Camille avait réellement compris les consignes quand elle avait vu arriver les clients. Costumes sombres impeccables, air dur et mâchoires crispées, armes plus ou moins bien dissimulées selon le niveau hiérarchique ou le désir d'impressionner. Ils n'avaient dans le regard qu'arrogance et mépris, qui renforçaient leur posture de conquérant avide et sans peur. Ils parlaient avec des voix graves sur des tons froids, qui auraient fait trembler n'importe qui. Presque tous avaient le profil asiatique. Quelques-uns avaient la peau aussi sombre que leur regard. Pas difficile de comprendre qu'attirer l'attention de ce genre de types, de quelque manière que ce soit, serait une très mauvaise idée.

Camille en était parfaitement consciente. Et ce, d'autant plus que, même si elle semblait être totalement étrangère à ce monde interlope, c'était, en réalité, loin d'être le cas. La différence entre les dealers et proxénètes qu'elle avait côtoyés dans sa cité phocéenne, et les mecs de ce soir-là, tenaient à quelques niveaux hiérarchiques et à la taille de leur réseau.

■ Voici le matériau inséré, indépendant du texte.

This is an optimization exercise on Yosys and OpenROAD, whose aim is small area, not a production implementation. The RTL was checked by simulation tests, not by an equivalence proof against the original design. The clock port is modelled as an ideal driver; clocking choices that lean on that would not hold on a real chip. Power figures rest on the tool's default switching activity, not on a simulated workload.

==> flow/design.v <==
`default_nettype none
package pong_pkg;
    typedef struct packed {
        logic [9:0]        x;
        logic [9:0]        y;
        logic signed [7:0] vy;
        logic [1:0]        grav;    
        logic              fast;    
    } ball_state_t;
    typedef struct packed {
        ball_state_t ball;
        logic        win;
    } handoff_t;
    typedef enum logic [2:0] {
        idle,
        wait_link,
        win_flag,
        running_right,
        running_left,
        stop,
        send_ball
    } game_state_t;
    localparam logic [7:0] addr_in_y_hi   = 8'h00;    
    localparam logic [7:0] addr_in_y_lo   = 8'h04;
    localparam logic [7:0] addr_in_vy     = 8'h08;
    localparam logic [7:0] addr_in_grav   = 8'h0C;
    localparam logic [7:0] addr_in_speed  = 8'h10;
    localparam logic [7:0] addr_in_win    = 8'h14;
    localparam logic [7:0] addr_commit    = 8'h18;
    localparam logic [7:0] addr_ack       = 8'h1C;
    localparam logic [7:0] addr_out_y_hi  = 8'h20;
    localparam logic [7:0] addr_out_y_lo  = 8'h24;
    localparam logic [7:0] addr_out_vy    = 8'h28;
    localparam logic [7:0] addr_out_grav  = 8'h2C;
    localparam logic [7:0] addr_out_speed = 8'h30;
    localparam logic [7:0] addr_status    = 8'h34;
    localparam logic [9:0] serve_y     = 10'd220;
    localparam logic [9:0] return_x    = 10'd620;
    localparam logic [9:0] step_x      = 10'd10;
    localparam logic [9:0] edge_margin = 10'd20;
endpackage
`default_nettype wire
`timescale 1ns/1ps
`default_nettype none
module pong_add
#(
    parameter int W = 8
) (
    input  logic [W-1:0] a,
    input  logic [W-1:0] b,
    input  logic         ci,
    output logic [W-1:0] s,
    output logic         co
);
    logic [W:0] c;
    always_comb begin
        c[0] = ci;
        for (int i = 0; i < W; i++) begin
            s[i]   = a[i] ^ b[i] ^ c[i];
            c[i+1] = (a[i] & b[i]) | (c[i] & (a[i] ^ b[i]));
        end
        co = c[W];
    end
endmodule
`default_nettype wire
`timescale 1ns/1ps
`default_nettype none
import pong_pkg::*;
module game_controller
#(
    parameter int STEP_BASE = 270000
) (
    input  logic        clk_25MHZ,
    input  logic        reset,
    input  logic        upscale,
    input  logic        game_start,
    input  logic        collision,
    input  logic [9:0]  est_u,         
    input  logic        est_c,
    input  logic [9:0]  in_y,
    input  logic [7:0]  in_vy,
    input  logic [1:0]  in_grav,
    input  logic        in_fast,
    input  logic        in_win,
    input  logic        slave_done,
    input  logic        master_done,
    output logic [5:0]  ball_k,        
    output logic [9:0]  ball_y,
    output logic [7:0]  ball_vy,
    output logic [1:0]  ball_grav,
    output logic        ball_fast,
    output logic        moving_left,
    output logic        moving_right,
    output logic        game_over,
    output logic        you_win,
    output logic        send_trigger,
    output logic        clear_done,
    output logic [7:0]  status_led
);
    localparam int aw = $clog2(STEP_BASE + 1024 + 1);
    localparam logic [aw-1:0] acc_base = aw'((1 << aw) - 1 - STEP_BASE);
    pong_pkg::game_state_t state, state_next;
    logic [aw-1:0] acc, acc_sum;
    logic          acc_carry;
    logic [9:0]    div_u;
    logic          div_c;
    logic          move_due, at_edge, at_wall, load, serve, move, counting;
    logic          you_win_next;
    logic [5:0]    k_return, k_step;
    logic [9:0]    y_max, y_next;
    logic [7:0]    vy_next;
    logic signed [11:0] y_sum;
    logic          clamp_hi, clamp_lo, clamp, vy_inc;
    assign y_max      = upscale ? 10'd479 : 10'd239;
    assign k_return   = upscale ? 6'd62 : 6'd30;
    assign at_edge    = upscale ? (ball_k >= 6'd62) : (ball_k >= 6'd30);
    assign at_wall    = (ball_k == 6'd0);
    pong_add #(.W(6)) u_k_add (.a(ball_k), .b({{5{moving_left}}, 1'b1}), .ci(1'b0), .s(k_step), .co());
    pong_add #(.W(aw)) u_acc_add (.a(acc), .b(aw'(div_u)), .ci(div_c), .s(acc_sum), .co(acc_carry));
    assign move_due = acc_carry;
    assign ball_fast = (div_u[9:1] == 9'd0) && (div_u[0] != div_c);
    assign moving_left  = (state == running_left);
    assign moving_right = (state == running_right);
    assign status_led   = 8'd1 << state;
    assign vy_inc   = (ball_grav == 2'd3);
    pong_add #(.W(12)) u_y_add (.a({2'b00, ball_y}), .b({{4{ball_vy[7]}}, ball_vy}), .ci(1'b0), .s(y_sum), .co());
    assign clamp_hi = (y_sum >= $signed({2'b00, y_max}));
    assign clamp_lo = (y_sum <= 12'sd0);
    assign clamp    = clamp_hi | clamp_lo;
    assign y_next   = clamp_hi ? y_max : clamp_lo ? 10'd0 : y_sum[9:0];
    pong_add #(.W(8)) u_vy_add (.a(ball_vy ^ {8{clamp}}), .b(8'd0), .ci(clamp ^ vy_inc), .s(vy_next), .co());
    always_comb begin
        state_next   = state;
        you_win_next = you_win;
        load     = 1'b0;
        serve    = 1'b0;
        move     = 1'b0;
        counting = 1'b0;
        case (state)
            idle: begin
                serve = 1'b1;
                if (slave_done && !you_win) begin
                    load       = 1'b1;
                    state_next = wait_link;
                end else if (game_start) begin
                    you_win_next = 1'b0;
                    state_next   = running_right;
                end
            end
            wait_link: state_next = you_win ? idle : running_left;
            win_flag: begin
                if (slave_done) begin
                    you_win_next = in_win;
                    load         = !in_win;
                    state_next   = wait_link;
                end
            end
            running_right: begin
                if (at_edge)
                    state_next = send_ball;
                else if (move_due)
                    move = 1'b1;
                else
                    counting = 1'b1;
            end
            running_left: begin
                if (collision)
                    state_next = running_right;
                else if (at_wall)
                    state_next = stop;
                else if (move_due)
                    move = 1'b1;
                else
                    counting = 1'b1;
            end
            stop: begin
                if (game_start) begin
                    serve      = 1'b1;
                    state_next = running_right;
                end
            end
            send_ball: begin
                if (master_done)
                    state_next = win_flag;
                else if (game_start)
                    state_next = idle;
            end
            default: state_next = idle;
        endcase
    end
    always_ff @(posedge clk_25MHZ or posedge reset) begin
        if (reset) begin
            state        <= idle;
            ball_k       <= '0;
            ball_y       <= serve_y;
            game_over    <= 1'b0;
            you_win      <= 1'b0;
            send_trigger <= 1'b0;
        end else begin
            state        <= state_next;
            game_over    <= (state == stop) && !game_start;
            you_win      <= you_win_next;
            send_trigger <= (state == running_right) && at_edge;
            if (load) begin
                ball_k    <= k_return;
                ball_y    <= in_y;
            end else if (serve) begin
                ball_k    <= '0;
                ball_y    <= serve_y;
            end else if (move) begin
                ball_k    <= k_step;
                ball_y    <= y_next;
            end
        end
    end
    always_ff @(posedge clk_25MHZ) begin
        if (load) begin
            ball_vy   <= in_vy;
            ball_grav <= in_grav;
        end else if (serve) begin
            ball_vy   <= 8'hFD;
            ball_grav <= 2'd0;
        end else if (move) begin
            ball_vy   <= vy_next;
            ball_grav <= ball_grav + 1'b1;
        end
        clear_done <= (state == wait_link);
        acc        <= counting ? acc_sum : acc_base;
        if (load) begin
            div_u <= {9'd0, !in_fast};
            div_c <= 1'b1;
        end else if (serve) begin
            div_u <= 10'd0;
            div_c <= 1'b1;
        end else if (moving_left && collision) begin
            div_u <= est_u;
            div_c <= est_c;
        end
    end
endmodule
`default_nettype wire
`timescale 1ns/1ps
`default_nettype none
import pong_pkg::*;
module paddle_tracker
#(
    parameter int PADDLE_H      = 40,
    parameter int SAMPLE_CYCLES = 250000
) (
    input  logic        clk_25MHZ,
    input  logic        reset,
    input  logic [9:0]  paddle_y,
    input  logic [5:0]  ball_k,
    input  logic [9:0]  ball_y,
    input  logic        moving_left,
    output logic        collision,
    output logic [9:0]  est_u,         
    output logic        est_c
);
    logic [12:0]   sample_cnt;
    logic [9:0]    prev_y;
    logic [10:0]   rel, diff;
    logic [9:0]    delta_u;
    logic          delta_c;
    logic          hit;
    pong_add #(.W(11)) u_rel (.a({1'b0, ball_y}), .b({1'b1, ~paddle_y}), .ci(1'b1), .s(rel), .co());
    assign hit = moving_left && (ball_k[5:1] == 5'd0)
              && !rel[10] && (rel[9:0] <= 10'(PADDLE_H));
    pong_add #(.W(11)) u_diff (.a({1'b0, prev_y}), .b({1'b1, ~paddle_y}), .ci(1'b0), .s(diff), .co());
    assign delta_u = diff[9:0] ^ {10{diff[10]}};
    assign delta_c = !diff[10] || (delta_u == 10'd0);
    always_ff @(posedge clk_25MHZ) begin
        collision <= hit;
    end
    function automatic logic [12:0] lfsr_after(input int n);
        logic [12:0] s;
        s = '0;
        for (int i = 0; i < n; i++)
            s = {s[11:0], ~(s[12] ^ s[11] ^ s[10] ^ s[7])};
        lfsr_after = s;
    endfunction
    localparam logic [12:0] lfsr_end = lfsr_after(SAMPLE_CYCLES - 1);
    always_ff @(posedge clk_25MHZ or posedge reset) begin
        if (reset)
            sample_cnt <= '0;
        else if (sample_cnt == lfsr_end)
            sample_cnt <= '0;
        else
            sample_cnt <= {sample_cnt[11:0], ~(sample_cnt[12] ^ sample_cnt[11] ^ sample_cnt[10] ^ sample_cnt[7])};
    end
    always_ff @(posedge clk_25MHZ) begin
        if (sample_cnt == lfsr_end) begin
            prev_y    <= paddle_y;
            est_u     <= delta_u;
            est_c     <= delta_c;
        end
    end
endmodule
`default_nettype wire
`timescale 1ns/1ps
`default_nettype none
import pong_pkg::*;
module ball_link_regs
(
    input  logic        clk_25MHZ,
    input  logic        reset,
    input  logic [7:0]  awaddr,
    input  logic        awvalid,
    output logic        awready,
    input  logic [31:0] wdata,
    input  logic [3:0]  wstrb,
    input  logic        wvalid,
    output logic        wready,
    output logic [1:0]  bresp,
    output logic        bvalid,
    input  logic        bready,
    input  logic [7:0]  araddr,
    input  logic        arvalid,
    output logic        arready,
    output logic [31:0] rdata,
    output logic [1:0]  rresp,
    output logic        rvalid,
    input  logic        rready,
    input  logic [9:0]  ball_y,
    input  logic [7:0]  ball_vy,
    input  logic [1:0]  ball_grav,
    input  logic        ball_fast,
    input  logic        send_trigger,
    input  logic        clear_done,
    output logic [9:0]  in_y,
    output logic [7:0]  in_vy,
    output logic [1:0]  in_grav,
    output logic        in_fast,
    output logic        in_win,
    output logic        slave_done,
    output logic        master_done,
    output logic        send_pending
);
    logic [9:0]  out_y;
    logic [7:0]  out_vy;
    logic [1:0]  out_grav;
    logic        out_fast;
    logic        wr_fire, wr_byte;
    logic        commit_wr, ack_wr;
    logic [7:0]  rd_byte;
    logic [7:0]  rdata_q;
    assign wr_fire = awvalid && wvalid && !bvalid;
    assign awready = wr_fire;
    assign wready  = wr_fire;
    assign wr_byte = wr_fire && wstrb[0];    
    assign bresp   = 2'b00;
    assign arready = !rvalid;
    assign rresp   = 2'b00;
    assign commit_wr = wr_fire && (awaddr == addr_commit);
    assign ack_wr    = wr_fire && (awaddr == addr_ack);
    always_ff @(posedge clk_25MHZ or posedge reset) begin
        if (reset) begin
            bvalid <= 1'b0;
            rvalid <= 1'b0;
        end else begin
            if (bvalid && bready)
                bvalid <= 1'b0;
            else if (wr_fire)
                bvalid <= 1'b1;
            if (rvalid && rready)
                rvalid <= 1'b0;
            else if (arvalid)
                rvalid <= 1'b1;
        end
    end
    always_ff @(posedge clk_25MHZ) begin
        if (!rvalid)
            rdata_q <= rd_byte;
    end
    assign rdata = {24'd0, rdata_q};
    always_ff @(posedge clk_25MHZ) begin
        if (wr_byte) begin
            case (awaddr)
                addr_in_y_hi:  in_y[9:8] <= wdata[7:6];
                addr_in_y_lo:  in_y[7:0] <= wdata[7:0];
                addr_in_vy:    in_vy     <= wdata[7:0];
                addr_in_grav:  in_grav   <= wdata[1:0];
                addr_in_speed: in_fast   <= wdata[0];
                addr_in_win:   in_win    <= wdata[0];
                default: ;    
            endcase
        end
    end
    always_ff @(posedge clk_25MHZ) begin
        if (send_trigger) begin
            out_y    <= ball_y;
            out_vy   <= ball_vy;
            out_grav <= ball_grav;
            out_fast <= ball_fast;
        end
    end
    always_ff @(posedge clk_25MHZ) begin
        master_done <= ack_wr;    
    end
    always_ff @(posedge clk_25MHZ or posedge reset) begin
        if (reset) begin
            slave_done   <= 1'b0;
            send_pending <= 1'b0;
        end else begin
            if (commit_wr)
                slave_done <= 1'b1;
            else if (clear_done)
                slave_done <= 1'b0;
            if (send_trigger)
                send_pending <= 1'b1;
            else if (ack_wr)
                send_pending <= 1'b0;
        end
    end
    always_comb begin
        rd_byte = '0;
        case (araddr)
            addr_in_y_hi:   rd_byte[7:6] = in_y[9:8];
            addr_in_y_lo:   rd_byte      = in_y[7:0];
            addr_in_vy:     rd_byte      = in_vy;
            addr_in_grav:   rd_byte[1:0] = in_grav;
            addr_in_speed:  rd_byte[0]   = in_fast;
            addr_in_win:    rd_byte[0]   = in_win;
            addr_commit:    rd_byte[0]   = slave_done;
            addr_out_y_hi:  rd_byte[7:6] = out_y[9:8];
            addr_out_y_lo:  rd_byte      = out_y[7:0];
            addr_out_vy:    rd_byte      = out_vy;
            addr_out_grav:  rd_byte[1:0] = out_grav;
            addr_out_speed: rd_byte[0]   = out_fast;
            addr_status:    rd_byte[0]   = send_pending;
            default:        rd_byte      = '0;
        endcase
    end
endmodule
`default_nettype wire
`timescale 1ns/1ps
`default_nettype none
import pong_pkg::*;
module pong_node_top
#(
    parameter int STEP_BASE     = 6000,
    parameter int PADDLE_H      = 40,
    parameter int SAMPLE_CYCLES = 5000
) (
    input  logic        clk_25MHZ,
    input  logic        reset,
    input  logic        upscale,
    input  logic        game_start,
    input  logic [9:0]  paddle_y,
    input  logic [7:0]  awaddr,
    input  logic        awvalid,
    output logic        awready,
    input  logic [31:0] wdata,
    input  logic [3:0]  wstrb,
    input  logic        wvalid,
    output logic        wready,
    output logic [1:0]  bresp,
    output logic        bvalid,
    input  logic        bready,
    input  logic [7:0]  araddr,
    input  logic        arvalid,
    output logic        arready,
    output logic [31:0] rdata,
    output logic [1:0]  rresp,
    output logic        rvalid,
    input  logic        rready,
    output logic [9:0]  ball_x,
    output logic [9:0]  ball_y,
    output logic        moving_left,
    output logic        moving_right,
    output logic        game_over,
    output logic        you_win,
    output logic        send_pending,
    output logic [7:0]  status_led
);
    logic [5:0]  ball_k;
    logic [7:0]  ball_vy;
    logic [1:0]  ball_grav;
    logic        ball_fast;
    logic [9:0]  in_y;
    logic [7:0]  in_vy;
    logic [1:0]  in_grav;
    logic        in_fast, in_win;
    logic        collision;
    logic [9:0]  est_u;
    logic        est_c;
    logic        send_trigger, clear_done;
    logic        slave_done, master_done;
    logic [6:0] x_hi;
    pong_add #(.W(7)) u_x (.a({1'b0, ball_k}), .b({3'b000, ball_k[5:2]}), .ci(1'b0), .s(x_hi), .co());
    assign ball_x = {x_hi, ball_k[1:0], 1'b0};
    game_controller #(
        .STEP_BASE(STEP_BASE)
    ) u_ctrl (
        .clk_25MHZ, .reset, .upscale, .game_start, .collision, .est_u, .est_c,
        .in_y, .in_vy, .in_grav, .in_fast, .in_win,
        .slave_done, .master_done,
        .ball_k, .ball_y, .ball_vy, .ball_grav, .ball_fast,
        .moving_left, .moving_right,
        .game_over, .you_win, .send_trigger, .clear_done, .status_led
    );
    paddle_tracker #(
        .PADDLE_H(PADDLE_H),
        .SAMPLE_CYCLES(SAMPLE_CYCLES)
    ) u_tracker (
        .clk_25MHZ, .reset, .paddle_y, .ball_k, .ball_y, .moving_left, .collision, .est_u, .est_c
    );
    ball_link_regs u_link (
        .clk_25MHZ, .reset,
        .awaddr, .awvalid, .awready, .wdata, .wstrb, .wvalid, .wready,
        .bresp, .bvalid, .bready, .araddr, .arvalid, .arready,
        .rdata, .rresp, .rvalid, .rready,
        .ball_y, .ball_vy, .ball_grav, .ball_fast, .send_trigger, .clear_done,
        .in_y, .in_vy, .in_grav, .in_fast, .in_win,
        .slave_done, .master_done, .send_pending
    );
endmodule
`default_nettype wire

Camille avait donc été amusée que son patron s'inquiète ainsi pour elle, mais n'en avait pas été étonnée. Il ne voyait d'elle que ce qu'elle voulait bien lui montrer. C'est à dire un jeune étudiant modeste et serviable qui travaillait dur, se montrait d'une rare efficacité et parlait plusieurs langues dont le japonais.

Tout en étant exigeants, M. Shitake et sa femme étaient toujours très corrects avec leur employé. Ils ne lui demandaient jamais d'en faire plus que ce pour quoi il était payé. Convenablement de surcroît. En bref, ils aimaient bien Camille. Bien plus que Steven, l'autre serveur, qui lui, était une tête en l'air et n'était pas très fiable.

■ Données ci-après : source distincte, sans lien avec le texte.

Context: an optimization exercise on an open-source flow, tuned for small area. The choices shown serve that exercise and are no tape-out recipe. At most, simulation tests tie the RTL to the original design; equivalence was not proved. No activity file was given, so power comes from the tool's default toggle rates.

== run E ==
==> flow/design.v <==
module mem_spi_flash_responder #(
  parameter int ADDR_BITS    = 8,
  parameter bit QE_INIT      = 1'b0,
  parameter int DUMMY_CYCLES = 8
) (
  input  logic       clk,
  input  logic       rst,
  input  logic       in_cs_n,
  input  logic       in_sclk,
  input  logic [3:0] in_io,
  output logic [3:0] out_io,
  output logic [3:0] out_io_oe,
  output logic       out_qe,
  output logic       out_wel
);
  localparam logic [3:0] C_NONE  = 4'b0000,
                         C_RD1   = 4'b0001,
                         C_RDQ   = 4'b0011,
                         C_SR1   = 4'b0100,
                         C_SR2   = 4'b0110,
                         C_WREN  = 4'b1000,
                         C_CLR   = 4'b1100,
                         C_WRSR  = 4'b1110,
                         C_PROG  = 4'b1101,
                         C_ERASE = 4'b1111;
  logic [2047:0] ring;
  logic [7:0]    t_q;
  logic          sclk_q;
  logic [5:0]    cnt_q;
  logic [3:0]    cmd_q;
  logic [6:0]    sh_q;
  logic [7:0]    x_q;
  logic [7:0]    rbuf_q;
  logic          wel_q, qe_q, wpend_q, er_pend_q, er_act_q;
  logic       mosi, rise, fall, idle, byte_done, adv, hit, cap, er_on;
  logic [7:0] op, s, tap;
  logic       tap7;
  logic       ph32, ph40;
  assign mosi  = in_io[0];
  assign rise  = in_sclk & ~sclk_q;
  assign fall  = ~in_sclk & sclk_q;
  assign idle  = in_cs_n;
  assign op    = {sh_q, mosi};
  assign ph32  = cnt_q[5];
  assign ph40  = cnt_q[5] & cnt_q[3];
  assign byte_done = rise & (cmd_q == C_PROG) & ph32 & (cnt_q[2:0] == 3'd7);
  assign adv = rise & (((cmd_q == C_RD1) & ph32 & (cnt_q[2:0] == 3'd7)) |
                       ((cmd_q == C_RDQ) & ph40 & ~cnt_q[0]));
  assign s   = x_q + t_q + {7'd0, adv};
  assign cap = ~cmd_q[3] & cmd_q[0] & (s[2:0] == 3'd0);
  assign tap  = ring[{s[7:4], 7'd0} +: 8];
  assign tap7 = ring[{s[7:4], 7'd0} + 64 + 7];
  assign hit = wpend_q & (s[5:0] == 6'd0);
  assign er_on = er_pend_q | er_act_q;
  always_ff @(posedge clk) begin
    for (int p = 0; p < 256; p++) begin
      if (p % 64 == 1) begin
        for (int b = 0; b < 8; b++)
          ring[8*p+b] <= (ring[8*(p-1)+b] & ~(hit & (s[7:6] == 2'((p-1)/64)) & ~rbuf_q[b])) | er_on;
      end else begin
        ring[8*p +: 8] <= ring[8*((p+255)%256) +: 8];
      end
    end
  end
  always_ff @(posedge clk) begin
    t_q    <= t_q + 8'd1;
    sclk_q <= in_sclk;
    if (adv) sh_q <= {sh_q[5:3], rbuf_q[3:0]};
    else if (rise) sh_q <= {sh_q[5:0], mosi};
    if (fall && cnt_q[5:3] != 3'd0 && !cnt_q[5]) x_q <= {x_q[6:0], mosi};
    else if (adv || hit) x_q <= x_q + 8'd1;
    if (byte_done) rbuf_q <= op;
    else if (cap) begin
      if (s[3]) rbuf_q[7] <= tap7;
      else      rbuf_q    <= tap;
    end
  end
  always_ff @(posedge clk) begin
    if (idle) begin
      cnt_q <= '0;
      cmd_q <= C_NONE;
    end else if (rise) begin
      cnt_q[2:0] <= cnt_q[2:0] + 3'd1;
      if (cnt_q[2:0] == 3'd7 && cnt_q[5:3] != 3'd5) cnt_q[5:3] <= cnt_q[5:3] + 3'd1;
      if (cnt_q == 6'd7) begin
        case (op)
          8'h03:        cmd_q <= C_RD1;
          8'h6B:        cmd_q <= qe_q ? C_RDQ : C_NONE;
          8'h05:        cmd_q <= C_SR1;
          8'h35:        cmd_q <= C_SR2;
          8'h31:        cmd_q <= wel_q ? C_WRSR : C_NONE;
          8'h02:        cmd_q <= wel_q ? C_PROG : C_NONE;
          8'hC7, 8'h60: cmd_q <= wel_q ? C_ERASE : C_NONE;
          8'h04:        cmd_q <= wel_q ? C_CLR : C_NONE;
          8'h06:        cmd_q <= C_WREN;
          default:      cmd_q <= C_NONE;
        endcase
      end
    end
  end
  always_ff @(posedge clk) begin
    if (rst) begin
      wel_q     <= 1'b0;
      qe_q      <= QE_INIT;
      wpend_q   <= 1'b0;
      er_pend_q <= 1'b1;
      er_act_q  <= 1'b0;
    end else begin
      if (in_cs_n) begin
        if (cmd_q[3]) wel_q <= ~cmd_q[2];
      end
      if (rise && cmd_q == C_WRSR && cnt_q == 6'd15) qe_q <= sh_q[0];
      if (byte_done) wpend_q <= 1'b1;
      else if (hit) wpend_q <= 1'b0;
      if (in_cs_n && cmd_q == C_ERASE) er_pend_q <= 1'b1;
      else if (t_q[5:0] == 6'd0) er_pend_q <= 1'b0;
      if (er_pend_q && t_q[5:0] == 6'd0) er_act_q <= 1'b1;
      else if (t_q[5:0] == 6'd63) er_act_q <= 1'b0;
    end
  end
  logic       rd1, rdq, srd, sbit;
  logic [3:0] nib;
  assign rd1  = (cmd_q == C_RD1) & ph32;
  assign rdq  = (cmd_q == C_RDQ) & ph40;
  assign srd  = ~cmd_q[3] & cmd_q[2];
  assign sbit = (cmd_q[1] ? qe_q : wel_q) & (cnt_q[2:0] == 3'd6);
  assign nib  = cnt_q[0] ? sh_q[3:0] : rbuf_q[7:4];
  assign out_io_oe = {rdq, rdq, rd1 | rdq | srd, rdq};
  assign out_io    = {nib[3] & rdq, nib[2] & rdq,
                      (rbuf_q[~cnt_q[2:0]] & rd1) | (nib[1] & rdq) | (sbit & srd),
                      nib[0] & rdq};
  assign out_qe    = qe_q;
  assign out_wel   = wel_q;
endmodule
export LEC_CHECK = 0
export CAP_MARGIN = 20
export CORE_MARGIN = 2
export CORE_UTILIZATION = 40
export SLEW_MARGIN = 20
create_clock -name core_clock -period 8.0 [get_ports {clk}]
standard.sh (not shown) runs the stock make flow with config.mk's settings and CLKGATE_MAP_FILE= SYNTH_SCRIPT=/design/flow/synth_recipe.tcl, a recipe that flattens the netlist after the stock synthesis.
==> flow/flow/run.sh <==
#!/bin/bash
# The standard layout, except that:
# - ABC maps the logic with area recovery (flow/abc_area.script in place of ORFS's
#   abc_speed.script, in a copy of ORFS's scripts folder); registers are untouched;
# - the port buffers are made from the smallest buffer cell;
# - clock tree synthesis uses fixed sink clusters of clkbuf_8 and no dummy loads.
set -euo pipefail
rm -rf scripts_area
cp -r "$FLOW_HOME/scripts" scripts_area
cp flow/abc_area.script scripts_area/abc_speed.script
bash standard.sh SCRIPTS_DIR="$PWD/scripts_area" \
  BUFFER_PORTS_ARGS="-buffer_cell sky130_fd_sc_hd__buf_1" \
  CTS_ARGS="-sink_clustering_enable -repair_clock_nets -buf_list sky130_fd_sc_hd__clkbuf_8 -sink_clustering_size 20 -sink_clustering_max_diameter 100 -dont_use_dummy_load" \
  finish > flow_make.log 2>&1
==> flow/flow/abc_area.script <==
&get -n
&st
&dch
&nf -R 1000
&st
&dch
&nf -R 1000
&st
&dch
&nf -R 1000
&put
diff inputs: run E => run B
--- a/flow/design.v
+++ b/flow/design.v
@@ -49,6 +49,14 @@
   assign s   = x_q + t_q + {7'd0, adv};
   assign cap = ~cmd_q[3] & cmd_q[0] & (s[2:0] == 3'd0);
-  assign tap  = ring[{s[7:4], 7'd0} +: 8];
-  assign tap7 = ring[{s[7:4], 7'd0} + 64 + 7];
+  logic [15:0] tsel;
+  always_comb begin
+    tap  = '0;
+    tap7 = 1'b0;
+    for (int i = 0; i < 16; i++) begin
+      tsel[i] = (s[7:4] == 4'(i));
+      tap  = tap | ({8{tsel[i]}} & ring[128*i +: 8]);
+      tap7 = tap7 | (tsel[i] & ring[128*i + 64 + 7]);
+    end
+  end
   assign hit = wpend_q & (s[5:0] == 6'd0);
   assign er_on = er_pend_q | er_act_q;
==> run summary <==
- ring[527] as the end of the critical path was reported by run E, and rbuf_q[3] by run B.
- Number of antenna violations at the first check in global routing: run B vs run E up 3
- Comparing run E with run B, the share of the synthesized netlist area taken by xor and xnor gates came out essentially unchanged.
- [run B] required time reported for the critical path endpoint rose 0.04 ns relative to run E
- What run B reported for global-route wire length before repair has to be multiplied by 0.929 to get the figure for run E.
- Die area | run B < run E
- Run B against run E: core utilization went up by 0.22 points; part of the power in combinational logic was more or less identical.
No functional check of the RTL was part of run E.

-- separate check: timing with driven ports --
The flow's constraints put no driver on any port. The routed layouts listed below were extracted and timed again, unchanged, in two steps.
Step 1 (the two cells are an assumption about what drives the block):
set clk [get_ports {clk}]
set_driving_cell -lib_cell sky130_fd_sc_hd__clkbuf_16 $clk
set_driving_cell -lib_cell sky130_fd_sc_hd__buf_2 [delete_from_list [all_inputs] $clk]
Step 2 also shifts input and output timing later by t, the mid clock arrival at the registers, as if the neighbouring blocks saw the same clock.
a / b / c = ideal / step 1 / step 2; a / b = the first two.
run	t (ns)	setup WS [ns]	latest minus earliest clock arrival (ns)	slew at the worst register clock pin (ns)	cell pins on the clock port's net
run E	0.817	2.245 / 2.210 / 1.393	0.104 / 0.103	0.12 / 0.12	1
run B	0.786	2.171 / 2.212 / 1.426	0.150 / 0.150	0.12 / 0.12	1
After both steps every run listed still meets setup and hold. For run E, which loses most, drivers alone change the setup slack by -0.035 ns; drivers and shift together by -0.852 ns.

D'ailleurs, en ce jeudi soir, c'était Steven qui aurait dû assurer le service, mais l'étudiant américain leur avait fait faux bond. Ils avaient dû se rabattre sur Camille, qui ne travaillait d'habitude, que le vendredi et le samedi soir. La jeune femme n'avait pas trouvé à redire. Un peu plus d'argent était toujours bon à prendre dans sa situation. Et contrairement à ce que pensaient les patrons, elle n'était pas impressionnée par ceux qu'elle servait.

Après les recommandations de M. Shitake, Camille n'avait eu aucun mal, ce soir-là, à passer inaperçue. Elle était redevenue une pâle ombre sans aspérité, un courant d'air légèrement parfumé à la sueur et au déo bon marché. Discrète, elle obéissait aux injonctions en silence, sans jamais lever les yeux. Elle savait que cela suffirait pour avoir la paix, car ces hommes avaient d'autres préoccupations que de s'intéresser à un serveur maigrichon et sans attrait.

Il en aurait été tout autrement si quelqu'un avait soupçonné qu'elle était une fille, et non un garçon. Le risque aurait été plus grand. Les mains baladeuses, et les remarques salaces n'auraient sans doute pas manquées, même si, avec son physique et son visage émacié au teint brouillé d'étudiante en manque de sommeil et de protéines, elle était loin d'être une reine de beauté.

En étant Camille, jeune étudiant en histoire, elle était à l'abri. Il était peu probable que des types dans le genre des clients de ce soir, avoue leur homosexualité en folâtrant avec le cul du serveur.

Ça, c'était ce qu'elle croyait jusqu'à ce qu'elle rencontre, de manière fortuite, le regard insistant de ce mec, assis à la table des chefs, au fond du restaurant. Celui-là ne se contentait pas de laisser glisser ses yeux sur sa silhouette filiforme. Lui, il la détaillait. Et il semblait apprécier ce qu'il voyait, ce qui avait paru totalement inattendu à la jeune femme. Inattendu et déstabilisant.